The exhibit on FIT’s Manhattan campus will focus mostly on Bacall’s looks from the 1950s and ‘60s. Some of her clothes by Norell will be joined by other designs Bacall donated from Marc Bohan for Christian Dior, Pierre Cardin, Yves Saint Laurent and Ungaro.
Designer Isaac Mizrahi said her intellect is what helped Bacall put her mark on fashion. He explained it this way in the April 2001 issue of InStyle, looking back on her appearance at the Oscars in 1979:
“Wearing a 50-year-old Fortuny dress proved how smart Lauren Bacall was,” he said. “A smart Jewish girl from the Bronx who knew Norell as well as Loehmann’s.

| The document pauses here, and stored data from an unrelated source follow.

### src/rtl/bin_to_bcd_seq_pkg.sv
// Shared definitions for the sequential binary-to-BCD converter:
// FSM encoding and elaboration-time helper functions.
package bin_to_bcd_seq_pkg;

   typedef enum logic [1:0] {
      ST_IDLE  = 2'd0,
      ST_SHIFT = 2'd1,
      ST_DONE  = 2'd2
   } state_e;

   // Largest value representable in the given number of BCD digits (10^d - 1).
   function automatic int pow10_minus1(input int digits);
      int p;
      p = 1;
      for (int i = 0; i < digits; i++) begin
         p = p * 10;
      end
      return p - 1;
   endfunction

   function automatic int clog2(input int value);
      int r;
      r = 0;
      for (int i = 0; i < 31; i++) begin
         if ((1 << i) < value) begin
            r = i + 1;
         end
      end
      return r;
   endfunction

endpackage
===== src/rtl/disp_pkg.sv =====
// Shared definitions for the display bus: word width, opcode field values and arbiter FSM states.
package disp_pkg;

    localparam int unsigned WORD_W = 15;

    localparam logic [3:0] OP_X     = 4'b0000;
    localparam logic [3:0] OP_YMOVE = 4'b0010;
    localparam logic [3:0] OP_YDRAW = 4'b0011;

    typedef enum logic [1:0] {
        ST_IDLE = 2'd0,
        ST_ARB  = 2'd1,
        ST_XFER = 2'd2,
        ST_DONE = 2'd3
    } arb_state_t;

    // Width of an index into n requesters, never below one bit.
    function automatic int unsigned idx_w(input int unsigned n);
        return (n > 1) ? $clog2(n) : 1;
    endfunction

endpackage


===== src/rtl/rr_pick.sv =====
// Combinational round-robin pick: first requester after the last owner wins, one-hot result.
module rr_pick
    import disp_pkg::*;
#(
    parameter int unsigned NREQ = 2,
    parameter int unsigned IW   = idx_w(NREQ)
) (
    input  logic [NREQ-1:0] req,
    input  logic [IW-1:0]   last,
    output logic [NREQ-1:0] grant
);

    int unsigned idx;
    logic        found;

    always_comb begin
        grant = '0;
        found = 1'b0;
        idx   = 0;
        for (int unsigned k = 1; k <= NREQ; k++) begin
            idx = (32'(last) + k) % NREQ;
            if (!found && req[IW'(idx)]) begin
                grant[IW'(idx)] = 1'b1;
                found           = 1'b1;
            end
        end
    end

endmodule
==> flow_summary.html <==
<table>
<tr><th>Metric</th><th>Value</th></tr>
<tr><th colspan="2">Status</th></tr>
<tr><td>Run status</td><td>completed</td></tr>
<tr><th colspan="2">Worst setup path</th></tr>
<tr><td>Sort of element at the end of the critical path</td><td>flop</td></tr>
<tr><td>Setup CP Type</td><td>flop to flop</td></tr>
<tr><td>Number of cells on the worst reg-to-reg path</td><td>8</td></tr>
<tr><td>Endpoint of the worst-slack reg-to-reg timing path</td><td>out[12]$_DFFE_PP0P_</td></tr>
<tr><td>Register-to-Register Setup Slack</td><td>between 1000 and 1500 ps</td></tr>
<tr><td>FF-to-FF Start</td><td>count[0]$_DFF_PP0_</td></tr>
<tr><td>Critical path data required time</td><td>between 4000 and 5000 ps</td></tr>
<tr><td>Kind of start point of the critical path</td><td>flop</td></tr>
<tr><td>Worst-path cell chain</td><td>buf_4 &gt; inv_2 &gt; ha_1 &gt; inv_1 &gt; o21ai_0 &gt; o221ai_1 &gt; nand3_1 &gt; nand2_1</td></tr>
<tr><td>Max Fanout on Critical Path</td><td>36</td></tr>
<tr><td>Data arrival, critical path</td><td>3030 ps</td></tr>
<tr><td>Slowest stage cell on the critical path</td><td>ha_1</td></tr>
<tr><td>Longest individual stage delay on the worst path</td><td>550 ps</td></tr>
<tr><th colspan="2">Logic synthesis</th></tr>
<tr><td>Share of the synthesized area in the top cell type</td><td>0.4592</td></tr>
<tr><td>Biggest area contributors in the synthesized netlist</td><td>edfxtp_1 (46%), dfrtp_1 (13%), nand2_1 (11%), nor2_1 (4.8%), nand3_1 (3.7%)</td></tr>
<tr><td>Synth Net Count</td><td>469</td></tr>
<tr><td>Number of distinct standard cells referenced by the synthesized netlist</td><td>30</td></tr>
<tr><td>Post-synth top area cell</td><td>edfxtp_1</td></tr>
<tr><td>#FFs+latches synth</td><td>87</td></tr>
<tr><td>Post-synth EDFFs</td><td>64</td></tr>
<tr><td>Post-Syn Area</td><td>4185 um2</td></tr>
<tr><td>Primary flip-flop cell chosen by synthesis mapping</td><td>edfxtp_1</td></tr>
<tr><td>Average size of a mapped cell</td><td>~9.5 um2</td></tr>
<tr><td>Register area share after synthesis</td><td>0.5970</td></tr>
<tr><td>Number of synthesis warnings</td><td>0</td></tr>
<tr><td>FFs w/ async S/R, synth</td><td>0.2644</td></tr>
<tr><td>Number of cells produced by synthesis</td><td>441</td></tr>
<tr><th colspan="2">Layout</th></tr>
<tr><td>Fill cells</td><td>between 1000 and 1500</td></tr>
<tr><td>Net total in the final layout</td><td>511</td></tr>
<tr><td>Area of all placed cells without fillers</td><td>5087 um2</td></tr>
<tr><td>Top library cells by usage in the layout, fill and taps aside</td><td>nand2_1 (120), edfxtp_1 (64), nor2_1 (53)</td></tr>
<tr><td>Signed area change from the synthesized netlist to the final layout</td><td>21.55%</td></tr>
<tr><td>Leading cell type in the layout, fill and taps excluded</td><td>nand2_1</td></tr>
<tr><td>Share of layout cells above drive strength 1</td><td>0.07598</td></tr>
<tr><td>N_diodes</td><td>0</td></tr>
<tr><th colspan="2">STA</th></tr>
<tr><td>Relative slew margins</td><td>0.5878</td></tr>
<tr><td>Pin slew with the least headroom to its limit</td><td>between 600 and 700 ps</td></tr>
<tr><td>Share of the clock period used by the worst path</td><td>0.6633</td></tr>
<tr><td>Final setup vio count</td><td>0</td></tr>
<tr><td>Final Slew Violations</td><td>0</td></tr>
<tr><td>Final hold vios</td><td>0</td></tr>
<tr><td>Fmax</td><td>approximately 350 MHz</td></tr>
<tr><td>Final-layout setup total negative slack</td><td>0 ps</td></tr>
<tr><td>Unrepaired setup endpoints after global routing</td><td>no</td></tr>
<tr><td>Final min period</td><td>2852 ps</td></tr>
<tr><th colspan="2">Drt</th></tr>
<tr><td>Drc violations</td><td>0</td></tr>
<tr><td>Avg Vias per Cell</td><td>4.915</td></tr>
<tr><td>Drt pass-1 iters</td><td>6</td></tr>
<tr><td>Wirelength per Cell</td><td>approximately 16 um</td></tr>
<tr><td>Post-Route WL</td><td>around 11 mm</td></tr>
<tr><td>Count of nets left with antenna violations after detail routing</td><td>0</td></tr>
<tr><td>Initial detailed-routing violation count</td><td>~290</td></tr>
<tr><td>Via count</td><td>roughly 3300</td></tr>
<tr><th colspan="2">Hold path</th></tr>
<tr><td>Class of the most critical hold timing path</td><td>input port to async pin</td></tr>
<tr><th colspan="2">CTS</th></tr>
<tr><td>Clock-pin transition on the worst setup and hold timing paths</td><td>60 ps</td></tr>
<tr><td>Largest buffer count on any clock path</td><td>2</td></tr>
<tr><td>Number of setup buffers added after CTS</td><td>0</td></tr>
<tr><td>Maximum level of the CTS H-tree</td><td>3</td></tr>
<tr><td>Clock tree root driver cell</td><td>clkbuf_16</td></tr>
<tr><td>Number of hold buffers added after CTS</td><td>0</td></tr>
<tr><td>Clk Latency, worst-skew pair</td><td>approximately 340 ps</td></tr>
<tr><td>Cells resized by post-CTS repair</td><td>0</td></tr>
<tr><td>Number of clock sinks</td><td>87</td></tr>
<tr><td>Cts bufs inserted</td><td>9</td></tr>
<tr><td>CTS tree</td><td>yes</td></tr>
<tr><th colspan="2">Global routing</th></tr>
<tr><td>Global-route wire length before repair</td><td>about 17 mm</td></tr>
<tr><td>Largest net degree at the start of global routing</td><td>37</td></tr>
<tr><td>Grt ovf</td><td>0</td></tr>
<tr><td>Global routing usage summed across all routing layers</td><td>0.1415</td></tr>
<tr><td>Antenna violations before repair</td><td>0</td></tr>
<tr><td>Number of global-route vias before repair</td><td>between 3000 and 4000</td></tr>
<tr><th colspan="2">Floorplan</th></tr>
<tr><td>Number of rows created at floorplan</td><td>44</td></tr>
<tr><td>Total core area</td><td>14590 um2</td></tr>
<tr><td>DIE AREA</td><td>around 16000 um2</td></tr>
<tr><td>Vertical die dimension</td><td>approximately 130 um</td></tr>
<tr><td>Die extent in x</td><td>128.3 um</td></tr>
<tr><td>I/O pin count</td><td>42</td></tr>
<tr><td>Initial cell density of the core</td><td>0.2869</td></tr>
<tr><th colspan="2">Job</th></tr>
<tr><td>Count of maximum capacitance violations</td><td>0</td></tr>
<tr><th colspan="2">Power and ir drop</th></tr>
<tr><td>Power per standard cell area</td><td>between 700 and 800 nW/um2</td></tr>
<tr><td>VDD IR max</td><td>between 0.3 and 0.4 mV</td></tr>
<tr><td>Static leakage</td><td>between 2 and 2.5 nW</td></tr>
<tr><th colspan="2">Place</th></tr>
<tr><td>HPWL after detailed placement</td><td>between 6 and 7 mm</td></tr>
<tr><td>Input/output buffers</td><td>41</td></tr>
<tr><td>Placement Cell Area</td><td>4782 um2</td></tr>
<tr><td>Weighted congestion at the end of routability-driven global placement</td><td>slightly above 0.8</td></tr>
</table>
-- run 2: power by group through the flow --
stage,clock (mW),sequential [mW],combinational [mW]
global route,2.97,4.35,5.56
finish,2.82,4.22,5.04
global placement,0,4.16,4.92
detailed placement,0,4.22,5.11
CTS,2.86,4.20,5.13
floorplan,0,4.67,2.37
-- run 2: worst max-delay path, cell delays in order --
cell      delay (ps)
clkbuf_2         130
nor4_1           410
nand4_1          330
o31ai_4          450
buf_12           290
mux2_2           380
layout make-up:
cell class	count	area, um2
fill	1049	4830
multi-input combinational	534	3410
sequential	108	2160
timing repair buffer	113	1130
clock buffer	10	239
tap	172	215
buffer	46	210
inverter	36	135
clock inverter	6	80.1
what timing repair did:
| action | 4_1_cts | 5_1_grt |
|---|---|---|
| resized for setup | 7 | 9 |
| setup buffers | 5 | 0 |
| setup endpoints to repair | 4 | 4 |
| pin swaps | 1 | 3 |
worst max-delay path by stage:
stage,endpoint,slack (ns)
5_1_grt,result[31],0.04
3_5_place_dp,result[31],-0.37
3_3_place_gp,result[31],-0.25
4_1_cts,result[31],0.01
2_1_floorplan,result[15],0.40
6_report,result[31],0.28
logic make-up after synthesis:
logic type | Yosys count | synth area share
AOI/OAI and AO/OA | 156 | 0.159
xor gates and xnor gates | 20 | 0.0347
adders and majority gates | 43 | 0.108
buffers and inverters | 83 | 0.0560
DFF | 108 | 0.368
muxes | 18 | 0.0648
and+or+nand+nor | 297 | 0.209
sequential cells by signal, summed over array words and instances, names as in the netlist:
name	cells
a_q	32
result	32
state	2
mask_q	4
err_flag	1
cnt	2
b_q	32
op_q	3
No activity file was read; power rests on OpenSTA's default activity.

She’s our reference for what smart looks like. Look up ‘smart’ in the dictionary—you’ll find her picture.”
Style and beauty expert Mary Alice Stephenson said Bacall helped redefine beauty and femininity in fashion.
“Bacall made it sexy for all women to wear casual clothes. She would wear them in such a glamorous way,” she said. “She played up her makeup, hair and jewelry, all while wearing pants, button-down shirts, knits and flats.”
There were few who so successfully managed such a sexy masculine edge while also being capable of full-on glam, Steele said.
“She wore the dress or the pants. They didn’t wear her,” she said. “Some of what she wore didn’t look prim but it might have on others. Sometimes it was conservative-looking, but she wore it with such panache. It was a combination of Hollywood feminine glamour and masculine, androgynous insouciance and power. The only other person I can think of who could do that was (Marlene) Dietrich.”
Bacall was never elevated to muse for any one designer. Plenty, though, were touched by her style over the decades: Bill Blass, Perry Ellis, her friend Yves Saint Laurent, Donna Karan and Ralph Lauren among them.
Karan, in an email Wednesday, pointed to Bacall’s sophistication and strength as someone who “inspired us all, especially those of us in the fashion world.”
Lauren said in an email that Bacall’s fashion legend relies on glamour that is “beautiful, bold and independent.”
As Som put it of his standout favourite that has Bacall at that fireplace in trousers and sweater: “It’s kind of a butch pose, you know, but she was just so cool.
“She was a real dame, an old soul even back then, with an innate sense of how to wear things, or not. How she carried that off was magic.”